Start of Task input

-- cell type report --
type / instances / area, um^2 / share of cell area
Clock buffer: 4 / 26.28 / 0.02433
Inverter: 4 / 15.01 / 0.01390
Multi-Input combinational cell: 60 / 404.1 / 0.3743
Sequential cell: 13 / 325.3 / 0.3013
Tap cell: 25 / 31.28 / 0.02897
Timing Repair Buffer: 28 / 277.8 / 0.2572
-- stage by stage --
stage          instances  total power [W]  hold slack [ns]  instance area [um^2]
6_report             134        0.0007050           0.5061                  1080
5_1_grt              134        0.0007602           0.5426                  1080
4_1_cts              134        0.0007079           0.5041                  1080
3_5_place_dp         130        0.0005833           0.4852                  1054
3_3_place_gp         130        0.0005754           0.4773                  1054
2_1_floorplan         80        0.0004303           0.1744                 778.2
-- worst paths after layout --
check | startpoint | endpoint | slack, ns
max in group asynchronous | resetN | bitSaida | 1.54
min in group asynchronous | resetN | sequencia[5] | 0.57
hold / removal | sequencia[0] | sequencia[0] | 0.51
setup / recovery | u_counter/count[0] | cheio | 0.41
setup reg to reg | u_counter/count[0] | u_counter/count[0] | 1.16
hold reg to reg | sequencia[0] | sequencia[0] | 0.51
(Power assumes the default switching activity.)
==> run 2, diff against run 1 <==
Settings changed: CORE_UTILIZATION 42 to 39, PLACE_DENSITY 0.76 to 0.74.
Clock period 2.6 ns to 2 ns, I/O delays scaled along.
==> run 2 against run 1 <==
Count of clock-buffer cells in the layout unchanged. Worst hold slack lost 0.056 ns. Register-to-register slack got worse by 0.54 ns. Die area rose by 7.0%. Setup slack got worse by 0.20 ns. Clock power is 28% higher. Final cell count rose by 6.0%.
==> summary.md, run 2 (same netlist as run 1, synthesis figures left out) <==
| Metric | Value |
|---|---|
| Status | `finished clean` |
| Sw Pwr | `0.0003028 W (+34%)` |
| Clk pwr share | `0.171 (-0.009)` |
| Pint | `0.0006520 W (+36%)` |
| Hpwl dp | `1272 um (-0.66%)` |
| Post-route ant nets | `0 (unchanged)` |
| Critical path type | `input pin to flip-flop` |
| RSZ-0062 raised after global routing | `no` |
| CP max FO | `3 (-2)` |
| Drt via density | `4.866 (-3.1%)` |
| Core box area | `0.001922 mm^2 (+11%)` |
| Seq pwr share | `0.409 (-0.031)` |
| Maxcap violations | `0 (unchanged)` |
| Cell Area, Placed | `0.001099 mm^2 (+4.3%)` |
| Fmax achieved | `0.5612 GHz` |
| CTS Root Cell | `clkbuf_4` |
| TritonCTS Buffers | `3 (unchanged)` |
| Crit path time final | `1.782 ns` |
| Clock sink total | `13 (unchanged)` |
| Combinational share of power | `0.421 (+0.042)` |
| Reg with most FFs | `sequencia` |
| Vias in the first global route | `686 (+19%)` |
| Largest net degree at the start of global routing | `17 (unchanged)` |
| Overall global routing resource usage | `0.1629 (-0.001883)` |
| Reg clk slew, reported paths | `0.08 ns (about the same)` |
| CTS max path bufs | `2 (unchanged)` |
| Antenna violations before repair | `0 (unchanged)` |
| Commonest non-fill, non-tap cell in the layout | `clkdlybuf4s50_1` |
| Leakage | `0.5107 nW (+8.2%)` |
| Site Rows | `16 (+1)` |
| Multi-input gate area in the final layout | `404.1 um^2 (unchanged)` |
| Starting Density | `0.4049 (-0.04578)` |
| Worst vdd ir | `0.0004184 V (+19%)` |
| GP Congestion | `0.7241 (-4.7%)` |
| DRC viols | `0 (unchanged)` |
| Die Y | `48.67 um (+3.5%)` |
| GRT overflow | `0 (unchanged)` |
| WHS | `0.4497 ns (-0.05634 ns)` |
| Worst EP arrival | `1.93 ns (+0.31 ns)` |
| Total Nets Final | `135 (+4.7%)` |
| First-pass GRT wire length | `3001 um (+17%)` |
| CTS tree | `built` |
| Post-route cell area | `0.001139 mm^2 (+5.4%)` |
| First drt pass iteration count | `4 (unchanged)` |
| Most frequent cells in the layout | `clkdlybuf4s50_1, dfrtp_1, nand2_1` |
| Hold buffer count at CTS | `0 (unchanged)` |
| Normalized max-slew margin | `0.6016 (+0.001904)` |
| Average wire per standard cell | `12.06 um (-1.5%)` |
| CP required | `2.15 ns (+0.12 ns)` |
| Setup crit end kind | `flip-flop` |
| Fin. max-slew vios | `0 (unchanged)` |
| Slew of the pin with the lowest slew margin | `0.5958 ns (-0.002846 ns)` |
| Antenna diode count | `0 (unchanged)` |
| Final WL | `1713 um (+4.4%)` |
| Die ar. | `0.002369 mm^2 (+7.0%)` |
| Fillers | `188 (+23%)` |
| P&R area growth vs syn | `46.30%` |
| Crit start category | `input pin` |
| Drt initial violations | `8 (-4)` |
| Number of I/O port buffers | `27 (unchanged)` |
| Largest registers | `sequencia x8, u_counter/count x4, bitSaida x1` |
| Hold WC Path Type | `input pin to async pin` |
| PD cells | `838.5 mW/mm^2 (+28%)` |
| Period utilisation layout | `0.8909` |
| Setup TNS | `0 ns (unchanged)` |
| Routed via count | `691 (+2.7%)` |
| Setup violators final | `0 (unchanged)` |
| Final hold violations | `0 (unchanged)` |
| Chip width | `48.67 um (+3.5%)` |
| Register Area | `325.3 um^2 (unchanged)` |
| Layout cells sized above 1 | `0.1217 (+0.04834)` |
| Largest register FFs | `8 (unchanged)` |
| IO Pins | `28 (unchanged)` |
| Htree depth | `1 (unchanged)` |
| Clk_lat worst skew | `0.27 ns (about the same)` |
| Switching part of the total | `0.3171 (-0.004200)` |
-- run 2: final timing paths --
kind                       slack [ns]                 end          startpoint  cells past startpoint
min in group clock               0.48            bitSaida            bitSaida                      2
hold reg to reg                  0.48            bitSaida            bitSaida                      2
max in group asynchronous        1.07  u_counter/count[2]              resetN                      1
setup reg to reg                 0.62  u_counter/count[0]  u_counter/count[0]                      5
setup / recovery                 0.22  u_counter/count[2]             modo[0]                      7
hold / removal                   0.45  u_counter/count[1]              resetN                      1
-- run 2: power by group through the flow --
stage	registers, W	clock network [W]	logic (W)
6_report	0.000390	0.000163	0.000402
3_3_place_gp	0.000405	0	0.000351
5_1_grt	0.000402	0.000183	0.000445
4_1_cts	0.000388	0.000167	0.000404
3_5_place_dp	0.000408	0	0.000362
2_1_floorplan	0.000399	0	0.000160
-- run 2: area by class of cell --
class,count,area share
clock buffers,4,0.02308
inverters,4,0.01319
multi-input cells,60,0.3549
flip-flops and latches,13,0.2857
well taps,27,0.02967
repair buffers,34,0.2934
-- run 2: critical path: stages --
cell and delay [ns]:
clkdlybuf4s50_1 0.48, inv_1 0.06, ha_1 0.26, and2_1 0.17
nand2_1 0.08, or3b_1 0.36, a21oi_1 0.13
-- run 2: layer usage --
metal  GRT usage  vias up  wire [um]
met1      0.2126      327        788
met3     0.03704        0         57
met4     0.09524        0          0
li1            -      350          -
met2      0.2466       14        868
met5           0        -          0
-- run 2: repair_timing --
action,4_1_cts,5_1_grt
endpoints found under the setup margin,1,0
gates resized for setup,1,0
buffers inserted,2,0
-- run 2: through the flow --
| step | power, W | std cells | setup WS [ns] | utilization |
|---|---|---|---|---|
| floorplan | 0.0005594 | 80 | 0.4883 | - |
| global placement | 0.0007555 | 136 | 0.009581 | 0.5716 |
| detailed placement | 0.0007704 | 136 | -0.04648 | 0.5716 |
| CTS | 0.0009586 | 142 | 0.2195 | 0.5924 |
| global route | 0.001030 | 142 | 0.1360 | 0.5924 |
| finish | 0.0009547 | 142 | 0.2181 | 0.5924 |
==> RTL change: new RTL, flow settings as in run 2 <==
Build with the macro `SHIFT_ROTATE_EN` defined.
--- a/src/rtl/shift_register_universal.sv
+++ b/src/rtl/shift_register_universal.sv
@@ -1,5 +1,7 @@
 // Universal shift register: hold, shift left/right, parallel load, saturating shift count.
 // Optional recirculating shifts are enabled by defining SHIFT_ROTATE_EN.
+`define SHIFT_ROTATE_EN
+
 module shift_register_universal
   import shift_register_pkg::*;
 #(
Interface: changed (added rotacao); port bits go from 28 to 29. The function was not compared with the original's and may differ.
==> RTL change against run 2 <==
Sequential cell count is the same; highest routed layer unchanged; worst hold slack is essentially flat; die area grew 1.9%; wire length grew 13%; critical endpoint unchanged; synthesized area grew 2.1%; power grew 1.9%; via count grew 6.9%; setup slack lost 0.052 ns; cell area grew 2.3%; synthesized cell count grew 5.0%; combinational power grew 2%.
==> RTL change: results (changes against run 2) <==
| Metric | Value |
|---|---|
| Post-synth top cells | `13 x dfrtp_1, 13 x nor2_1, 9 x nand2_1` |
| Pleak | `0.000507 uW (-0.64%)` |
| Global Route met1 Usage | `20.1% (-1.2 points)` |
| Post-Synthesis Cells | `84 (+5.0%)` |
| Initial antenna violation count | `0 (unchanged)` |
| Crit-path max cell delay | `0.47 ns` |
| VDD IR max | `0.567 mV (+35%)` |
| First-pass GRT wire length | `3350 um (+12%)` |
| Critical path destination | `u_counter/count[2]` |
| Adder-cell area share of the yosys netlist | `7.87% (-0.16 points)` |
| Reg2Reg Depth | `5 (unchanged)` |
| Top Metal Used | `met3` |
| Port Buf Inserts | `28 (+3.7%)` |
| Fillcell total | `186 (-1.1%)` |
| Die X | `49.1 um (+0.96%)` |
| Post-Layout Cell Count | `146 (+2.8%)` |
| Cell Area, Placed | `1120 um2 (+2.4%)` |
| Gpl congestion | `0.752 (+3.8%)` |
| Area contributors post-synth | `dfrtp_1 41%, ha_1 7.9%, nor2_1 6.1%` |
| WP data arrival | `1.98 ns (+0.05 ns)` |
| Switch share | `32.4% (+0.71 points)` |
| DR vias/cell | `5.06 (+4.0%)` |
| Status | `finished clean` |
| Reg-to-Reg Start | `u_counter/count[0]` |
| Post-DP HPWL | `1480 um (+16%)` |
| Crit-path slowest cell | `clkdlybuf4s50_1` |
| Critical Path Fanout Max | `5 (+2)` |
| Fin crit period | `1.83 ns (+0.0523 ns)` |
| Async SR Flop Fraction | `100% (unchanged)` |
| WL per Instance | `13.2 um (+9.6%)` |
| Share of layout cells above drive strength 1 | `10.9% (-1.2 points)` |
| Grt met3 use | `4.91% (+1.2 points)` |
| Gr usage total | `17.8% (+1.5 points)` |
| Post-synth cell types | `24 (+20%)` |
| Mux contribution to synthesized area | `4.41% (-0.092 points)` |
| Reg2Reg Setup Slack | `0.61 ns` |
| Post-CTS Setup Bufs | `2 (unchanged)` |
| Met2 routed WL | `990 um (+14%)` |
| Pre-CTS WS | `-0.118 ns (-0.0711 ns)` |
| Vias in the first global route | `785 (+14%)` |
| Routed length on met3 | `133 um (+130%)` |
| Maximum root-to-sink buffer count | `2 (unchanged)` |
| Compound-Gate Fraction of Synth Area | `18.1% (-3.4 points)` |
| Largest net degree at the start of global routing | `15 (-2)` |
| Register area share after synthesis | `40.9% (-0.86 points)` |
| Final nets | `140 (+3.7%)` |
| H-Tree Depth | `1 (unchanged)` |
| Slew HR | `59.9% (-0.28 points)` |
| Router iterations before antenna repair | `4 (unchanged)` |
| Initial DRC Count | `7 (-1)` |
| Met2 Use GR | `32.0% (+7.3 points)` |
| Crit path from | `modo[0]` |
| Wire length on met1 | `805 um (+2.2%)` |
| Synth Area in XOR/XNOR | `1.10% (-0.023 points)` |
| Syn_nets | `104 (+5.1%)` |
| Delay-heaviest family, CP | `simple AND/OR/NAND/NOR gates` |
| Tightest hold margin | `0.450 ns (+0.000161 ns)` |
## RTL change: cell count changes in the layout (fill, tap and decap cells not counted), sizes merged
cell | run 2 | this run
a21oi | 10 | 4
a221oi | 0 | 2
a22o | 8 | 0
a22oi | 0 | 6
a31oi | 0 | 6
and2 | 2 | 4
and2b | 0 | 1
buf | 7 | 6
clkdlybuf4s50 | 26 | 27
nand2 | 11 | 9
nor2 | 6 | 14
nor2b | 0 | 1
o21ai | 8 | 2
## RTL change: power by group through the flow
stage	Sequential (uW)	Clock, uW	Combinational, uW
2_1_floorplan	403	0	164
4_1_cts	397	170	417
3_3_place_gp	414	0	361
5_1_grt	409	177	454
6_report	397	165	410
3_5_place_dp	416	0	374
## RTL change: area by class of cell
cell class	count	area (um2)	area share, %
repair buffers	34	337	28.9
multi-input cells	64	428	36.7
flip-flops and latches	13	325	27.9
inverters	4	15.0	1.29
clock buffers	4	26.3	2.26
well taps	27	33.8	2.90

End of Task input

*Problem statement:* In the entries above, find the line holding "Post-synth cell types" and the line holding "and2b | 0 | 1", then retype exactly those two lines and every line between them, and nothing else.

*Result of the exercise:*
| Post-synth cell types | `24 (+20%)` |
| Mux contribution to synthesized area | `4.41% (-0.092 points)` |
| Reg2Reg Setup Slack | `0.61 ns` |
| Post-CTS Setup Bufs | `2 (unchanged)` |
| Met2 routed WL | `990 um (+14%)` |
| Pre-CTS WS | `-0.118 ns (-0.0711 ns)` |
| Vias in the first global route | `785 (+14%)` |
| Routed length on met3 | `133 um (+130%)` |
| Maximum root-to-sink buffer count | `2 (unchanged)` |
| Compound-Gate Fraction of Synth Area | `18.1% (-3.4 points)` |
| Largest net degree at the start of global routing | `15 (-2)` |
| Register area share after synthesis | `40.9% (-0.86 points)` |
| Final nets | `140 (+3.7%)` |
| H-Tree Depth | `1 (unchanged)` |
| Slew HR | `59.9% (-0.28 points)` |
| Router iterations before antenna repair | `4 (unchanged)` |
| Initial DRC Count | `7 (-1)` |
| Met2 Use GR | `32.0% (+7.3 points)` |
| Crit path from | `modo[0]` |
| Wire length on met1 | `805 um (+2.2%)` |
| Synth Area in XOR/XNOR | `1.10% (-0.023 points)` |
| Syn_nets | `104 (+5.1%)` |
| Delay-heaviest family, CP | `simple AND/OR/NAND/NOR gates` |
| Tightest hold margin | `0.450 ns (+0.000161 ns)` |
## RTL change: cell count changes in the layout (fill, tap and decap cells not counted), sizes merged
cell | run 2 | this run
a21oi | 10 | 4
a221oi | 0 | 2
a22o | 8 | 0
a22oi | 0 | 6
a31oi | 0 | 6
and2 | 2 | 4
and2b | 0 | 1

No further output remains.